Storage metadata contains: the name of the variable matching the storage key, a raw version of any keys associated with the variable (if the variable is a mapping), and the variable's type.
```golang
type StorageValueMetadata struct {
Name string
Keys map[Key]string
Type ValueType
}
```
Keys are only relevant if the variable is a mapping. For example, in the following Solidity code:
```solidity
pragma solidity ^0.4.0;
contract Contract {
uint x;
mapping(address => uint) y;
}
```
The metadata for variable `x` would not have any associated keys, but the metadata for a storage key associated with `y` would include the address used to specify that key's index in the mapping.
The `SetDB` function is required for the mappings to connect to the database.
A database connection may be desired when keys in a mapping variable need to be read from log events (e.g. to lookup what addresses may exist in `y`, above).
### Repository
```golang
type Repository interface {
Create(blockNumber int, blockHash string, metadata shared.StorageValueMetadata, value interface{}) error
SetDB(db *postgres.DB)
}
```
A contract-specific implementation of the repository interface enables the transformer to write the decoded storage value to the appropriate table in postgres.
The `Create` function is expected to recognize and persist a given storage value by the variable's name, as indicated on the row's metadata.

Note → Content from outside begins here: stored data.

[config.mk]
export PLATFORM = sky130hd
export DESIGN_NAME = iidp_ctrl
export DESIGN_NICKNAME = d
export VERILOG_FILES = /design/src/rtl/iidp_pkg.sv /design/src/rtl/iidp_prio.sv /design/src/rtl/iidp_flags.sv /design/src/rtl/iidp_ctrl.sv
export SDC_FILE = /design/constraint.sdc
export NUM_CORES = 1
export LEC_CHECK = 0
export CORE_MARGIN = 2
export CORE_UTILIZATION = 36
export CTS_BUF_LIST = sky130_fd_sc_hd__clkbuf_8
export DETAILED_ROUTE_END_ITERATION = 10
export PLACE_DENSITY = 0.88
export SETUP_SLACK_MARGIN = 0.3
export SLEW_MARGIN = 10
export SYNTH_ARGS = -nofsm -noshare
export SYNTH_HDL_FRONTEND = slang
export SYNTH_SLANG_ARGS = --single-unit
[constraint.sdc]
create_clock -name clk -period 2.5 [get_ports clk]
set_input_delay 0.75 -clock clk [delete_from_list [all_inputs] [get_ports clk]]
set_output_delay 0.75 -clock clk [all_outputs]
set_load 0.01 [all_outputs]
[config.mk]
export PLATFORM = sky130hd
export DESIGN_NAME = pulse_acc_top
export DESIGN_NICKNAME = d
export VERILOG_FILES = /design/src/rtl/pulse_acc_pkg.sv /design/src/rtl/pulse_acc_ctrl.sv /design/src/rtl/pulse_acc_dp.sv /design/src/rtl/pulse_acc_top.sv
export SDC_FILE = /design/constraint.sdc
export NUM_CORES = 1
export LEC_CHECK = 0
export BUFFER_PORTS_ARGS = -buffer_cell sky130_fd_sc_hd__clkbuf_2
export CAP_MARGIN = 10
export CORE_ASPECT_RATIO = 1.4
export CORE_MARGIN = 2
export CORE_UTILIZATION = 25
export DETAILED_ROUTE_END_ITERATION = 8
export PLACE_DENSITY = 0.43
export SLEW_MARGIN = 20
export SYNTH_ARGS = -nofsm -noshare
export SYNTH_HDL_FRONTEND = slang
export SYNTH_SLANG_ARGS = --single-unit
[constraint.sdc]
create_clock -name clk -period 1.5 [get_ports clk]
set_input_delay 0.075 -clock clk [delete_from_list [all_inputs] [get_ports clk]]
set_output_delay 0.075 -clock clk [all_outputs]
set_load 0.05 [all_outputs]
[src/rtl/pulse_acc_pkg.sv]
package pulse_acc_pkg;
  localparam int CNT_W  = 8;
  localparam int NCH    = 2;
  localparam int ADDR_W = 3;

  localparam logic [ADDR_W-1:0] ADDR_CTRL = 3'd0;
  localparam logic [ADDR_W-1:0] ADDR_CHEN = 3'd1;
  localparam logic [ADDR_W-1:0] ADDR_FLAG = 3'd2;
  localparam logic [ADDR_W-1:0] ADDR_CNT0 = 3'd4;
  localparam logic [ADDR_W-1:0] ADDR_CNT1 = 3'd5;

  localparam int CASC_BIT = 6;
  localparam int OVIE_BIT = 1;
  localparam int OVF_BIT  = 1;

  typedef struct packed {
    logic [NCH-1:0]   inc;
    logic [NCH-1:0]   ld;
    logic [CNT_W-1:0] ldData;
  } acc_strobe_t;
endpackage

[src/rtl/pulse_acc_ctrl.sv]
module pulse_acc_ctrl
  import pulse_acc_pkg::*;
#(
  parameter int SYNC_STAGES = 2
) (
  input  logic                 clk,
  input  logic                 rstN,
  input  logic [ADDR_W-1:0]    regAddr,
  input  logic                 regWe,
  input  logic [CNT_W-1:0]     regWdata,
  output logic [CNT_W-1:0]     regRdata,
  input  logic [NCH-1:0]       pulseIn,
  input  logic                 timerEn,
  input  logic [CNT_W-1:0]     cnt0,
  input  logic [CNT_W-1:0]     cnt1,
  output acc_strobe_t          stb,
  output logic                 irq
);
  localparam logic [CNT_W-1:0] ALL_ONES = {CNT_W{1'b1}};

  logic           cascEn;
  logic           ovIe;
  logic [NCH-1:0] chEn;
  logic           ovfFlag;
  logic [NCH-1:0] edgeSeen;
  logic           setOvf;
  logic           clrOvf;

  // Per-channel synchroniser followed by an edge detector
  for (genvar ch = 0; ch < NCH; ch++) begin : g_sync
    logic [SYNC_STAGES-1:0] syncQ;
    logic                   prevLvl;
    always_ff @(posedge clk or negedge rstN) begin
      if (!rstN) begin
        syncQ   <= '0;
        prevLvl <= 1'b0;
      end else begin
        syncQ   <= {syncQ[SYNC_STAGES-2:0], pulseIn[ch]};
        prevLvl <= syncQ[SYNC_STAGES-1];
      end
    end
    assign edgeSeen[ch] = syncQ[SYNC_STAGES-1] & ~prevLvl;
  end

  // Count strobes: cascade mode overrides the per-channel gating
  always_comb begin
    stb.ldData = regWdata;
    stb.ld[0]  = regWe && (regAddr == ADDR_CNT0);
    stb.ld[1]  = regWe && (regAddr == ADDR_CNT1);
    if (cascEn) begin
      stb.inc[0] = edgeSeen[0];
      stb.inc[1] = edgeSeen[0] && (cnt0 == ALL_ONES);
    end else begin
      stb.inc[0] = edgeSeen[0] && chEn[0] && timerEn;
      stb.inc[1] = edgeSeen[1] && chEn[1] && timerEn;
    end
  end

  assign setOvf = cascEn && edgeSeen[0] && (cnt0 == ALL_ONES) && (cnt1 == ALL_ONES);
  assign clrOvf = regWe && (regAddr == ADDR_FLAG) && regWdata[OVF_BIT];

  always_ff @(posedge clk or negedge rstN) begin
    if (!rstN) begin
      cascEn  <= 1'b0;
      ovIe    <= 1'b0;
      chEn    <= '0;
      ovfFlag <= 1'b0;
    end else begin
      if (regWe && regAddr == ADDR_CTRL) begin
        cascEn <= regWdata[CASC_BIT];
        ovIe   <= regWdata[OVIE_BIT];
      end
      if (regWe && regAddr == ADDR_CHEN) chEn <= regWdata[NCH-1:0];
      if (setOvf)      ovfFlag <= 1'b1;
      else if (clrOvf) ovfFlag <= 1'b0;
    end
  end

  always_comb begin
    regRdata = '0;
    case (regAddr)
      ADDR_CTRL: begin
        regRdata[CASC_BIT] = cascEn;
        regRdata[OVIE_BIT] = ovIe;
      end
      ADDR_CHEN: regRdata[NCH-1:0] = chEn;
      ADDR_FLAG: regRdata[OVF_BIT] = ovfFlag;
      ADDR_CNT0: regRdata = cnt0;
      ADDR_CNT1: regRdata = cnt1;
      default:   regRdata = '0;
    endcase
  end

  assign irq = ovfFlag & ovIe;

  // the flag only rises after the joined count was at its top value
  a_r7_ovf_source: assert property (@(posedge clk) disable iff (!rstN)
    (ovfFlag && !$past(ovfFlag)) |-> $past(cascEn && cnt0 == ALL_ONES && cnt1 == ALL_ONES));

  // a clear that does not meet a set empties the flag
  a_r8_clear: assert property (@(posedge clk) disable iff (!rstN)
    $past(clrOvf && !setOvf) |-> !ovfFlag);

  // a set always leaves the flag high
  a_r8_set_wins: assert property (@(posedge clk) disable iff (!rstN)
    $past(setOvf) |-> ovfFlag);
endmodule

[src/rtl/pulse_acc_dp.sv]
module pulse_acc_dp
  import pulse_acc_pkg::*;
(
  input  logic             clk,
  input  logic             rstN,
  input  acc_strobe_t      stb,
  output logic [CNT_W-1:0] cnt0,
  output logic [CNT_W-1:0] cnt1
);
  logic [CNT_W-1:0] cntQ [NCH];

  for (genvar ch = 0; ch < NCH; ch++) begin : g_cnt
    always_ff @(posedge clk or negedge rstN) begin
      if (!rstN)               cntQ[ch] <= '0;
      else if (stb.ld[ch])     cntQ[ch] <= stb.ldData;
      else if (stb.inc[ch])    cntQ[ch] <= cntQ[ch] + CNT_W'(1);
    end

    // a load strobe puts the written byte in the counter
    a_r10_load: assert property (@(posedge clk) disable iff (!rstN)
      $past(stb.ld[ch]) |-> cntQ[ch] == $past(stb.ldData));

    // an unloaded increment moves the count by exactly one
    a_r3_step: assert property (@(posedge clk) disable iff (!rstN)
      $past(stb.inc[ch] && !stb.ld[ch]) |-> cntQ[ch] == $past(cntQ[ch]) + CNT_W'(1));

    // without any strobe the count holds
    a_r4_hold: assert property (@(posedge clk) disable iff (!rstN)
      $past(!stb.inc[ch] && !stb.ld[ch]) |-> $stable(cntQ[ch]));
  end

  assign cnt0 = cntQ[0];
  assign cnt1 = cntQ[1];
endmodule

[src/rtl/pulse_acc_top.sv]
module pulse_acc_top
  import pulse_acc_pkg::*;
#(
  parameter int SYNC_STAGES = 2
) (
  input  logic              clk,
  input  logic              rstN,
  input  logic [ADDR_W-1:0] regAddr,
  input  logic              regWe,
  input  logic [CNT_W-1:0]  regWdata,
  output logic [CNT_W-1:0]  regRdata,
  input  logic [NCH-1:0]    pulseIn,
  input  logic              timerEn,
  output logic              irq
);
  acc_strobe_t      stb;
  logic [CNT_W-1:0] cnt0;
  logic [CNT_W-1:0] cnt1;

  pulse_acc_ctrl #(.SYNC_STAGES(SYNC_STAGES)) u_ctrl (
    .clk(clk), .rstN(rstN), .regAddr(regAddr), .regWe(regWe),
    .regWdata(regWdata), .regRdata(regRdata), .pulseIn(pulseIn),
    .timerEn(timerEn), .cnt0(cnt0), .cnt1(cnt1), .stb(stb), .irq(irq)
  );

  pulse_acc_dp u_dp (
    .clk(clk), .rstN(rstN), .stb(stb), .cnt0(cnt0), .cnt1(cnt1)
  );
endmodule

Word-level counts from Yosys, hierarchy flattened
Index checks and enable logic that the tools add are counted.
{ "word_totals": {"register_bits": 27, "out_inout_bits": 9, "wordCells": 53} }
{ "op_classes": {"n_addsub": 2, "eq_ne": 6, "n_mux": 12, "n_bitwise": 5, "reduce_logical": 18} }
{ "op_table": {"columns": ["cell", "n"], "rows": [
  ["8-bit 2-to-1 mux", 4],
  ["8-bit by 1-bit adder with 8-bit output, second input constant", 2],
  ["8-bit == test, second input constant", 2],
  ["1-bit logical AND", 14],
  ["4-bit case mux with 2 select lines", 1],
  ["3-bit == test, second input constant", 2],
  ["1-bit case mux with 3 select lines", 2],
  ["2-bit nonzero test", 3],
  ["1-bit case mux with 5 select lines", 1],
  ["1-bit bitwise AND", 3],
  ["3-bit by 1-bit == test with 1-bit output, second input constant", 1],
  ["3-bit by 2-bit == test with 1-bit output, second input constant", 1],
  ["3-bit zero test", 1],
  ["1-bit 2-to-1 mux", 2],
  ["2-bit 2-to-1 mux", 1],
  ["1-bit inverter", 2],
  ["1-bit case mux with 2 select lines", 1]
]} }

Depth between registers and ports, before layout
{ "depth": {"word_depth": 7, "ltp_mapped": 7, "ltp_nobuf": 6} }

Hierarchy
A second synthesis with hierarchy kept.
{ "unflattened": {"cells_unflattened": 170, "area_unflattened_um2": 1607.8} }
{ "by_module_without_submodules": {"columns": ["module", "instances", "cells_each", "area_each_um2", "seq_area_each_um2"], "rows": [
  ["pulse_acc_dp", 1, 98, 905.9, 400.4],
  ["pulse_acc_ctrl", 1, 72, 701.9, 275.3]
]} }

Worst setup path before layout
No wires, ideal clock.
{ "synth_timing": {"path_type": "register to register", "from": "register u_dp.cntQ (netlist bit u_dp.cnt0[0])", "to": "register u_dp.cntQ (netlist bit u_dp.cnt1[3])", "t_arrival_ns": 1.349, "t_required_ns": 1.375, "setup_slack_ns": 0.026, "stages_incl_launch_ff": 7, "n_path_buf": 0, "cell_sequence": "dfrtp_1 > ha_1 > and3_4 > nand3_4 > a21oi_1 > xor2_1 > mux2_2"} }
{ "synth_between": {"elab_chain_cells": 4} }
{ "synth_lines": {"columns": ["element", "line_no", "text"], "rows": [
  ["from (decl)", "pulse_acc_dp.sv:10", "logic [CNT_W-1:0] cntQ [NCH];"],
  ["from (signal, indexed assignment)", "pulse_acc_dp.sv:15", "else if (stb.ld[ch]) cntQ[ch] <= stb.ldData;"],
  ["from (signal, indexed assignment)", "pulse_acc_dp.sv:16", "else if (stb.inc[ch]) cntQ[ch] <= cntQ[ch] + CNT_W'(1);"],
  ["8-bit == test", "pulse_acc_ctrl.sv:52", "stb.inc[1] = edgeSeen[0] && (cnt0 == ALL_ONES);"],
  ["1-bit logical AND", "pulse_acc_ctrl.sv:52", null],
  ["2-bit 2-to-1 mux", "pulse_acc_ctrl.sv:50", "if (cascEn) begin"],
  ["2-bit nonzero test (no line)", null, null]
]} }
Every way passes these cells.
A chain may end at the register's enable or synchronous reset.

Worst setup path in the final report
{ "layout_timing": {"from": "register u_dp.cntQ (netlist bit u_dp.cnt0[0])", "to": "output regRdata[0]"} }
{ "layout_between": {"elab_chain_cells": 1} }
{ "layout_lines": {"columns": ["element", "line_no", "text"], "rows": [
  ["1-bit case mux with 3 select lines", "pulse_acc_ctrl.sv:81", "case (regAddr)"],
  ["to (decl)", "pulse_acc_top.sv:11", "output logic [CNT_W-1:0] regRdata,"]
]} }
Every way passes these cells.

The `SetDB` function is required for the repository to connect to the database.
### Instance
```golang
type Transformer struct {
Address common.Address
Mappings storage_diffs.Mappings
Repository storage_diffs.Repository
}
```
A new instance of the storage transformer is initialized with the contract-specific mappings and repository, as well as the contract's address.
The contract's address is included so that the watcher can query that value from the transformer in order to build up its mapping of addresses to transformers.
## Summary
To begin watching an additional smart contract, create a new mappings file for looking up storage keys on that contract, a repository for writing storage values from the contract, and initialize a new storage transformer instance with the mappings, repository, and contract address.
The new instance, wrapped in an initializer that calls `SetDB` on the mappings and repository, should be passed to the `AddTransformers` function on the storage watcher.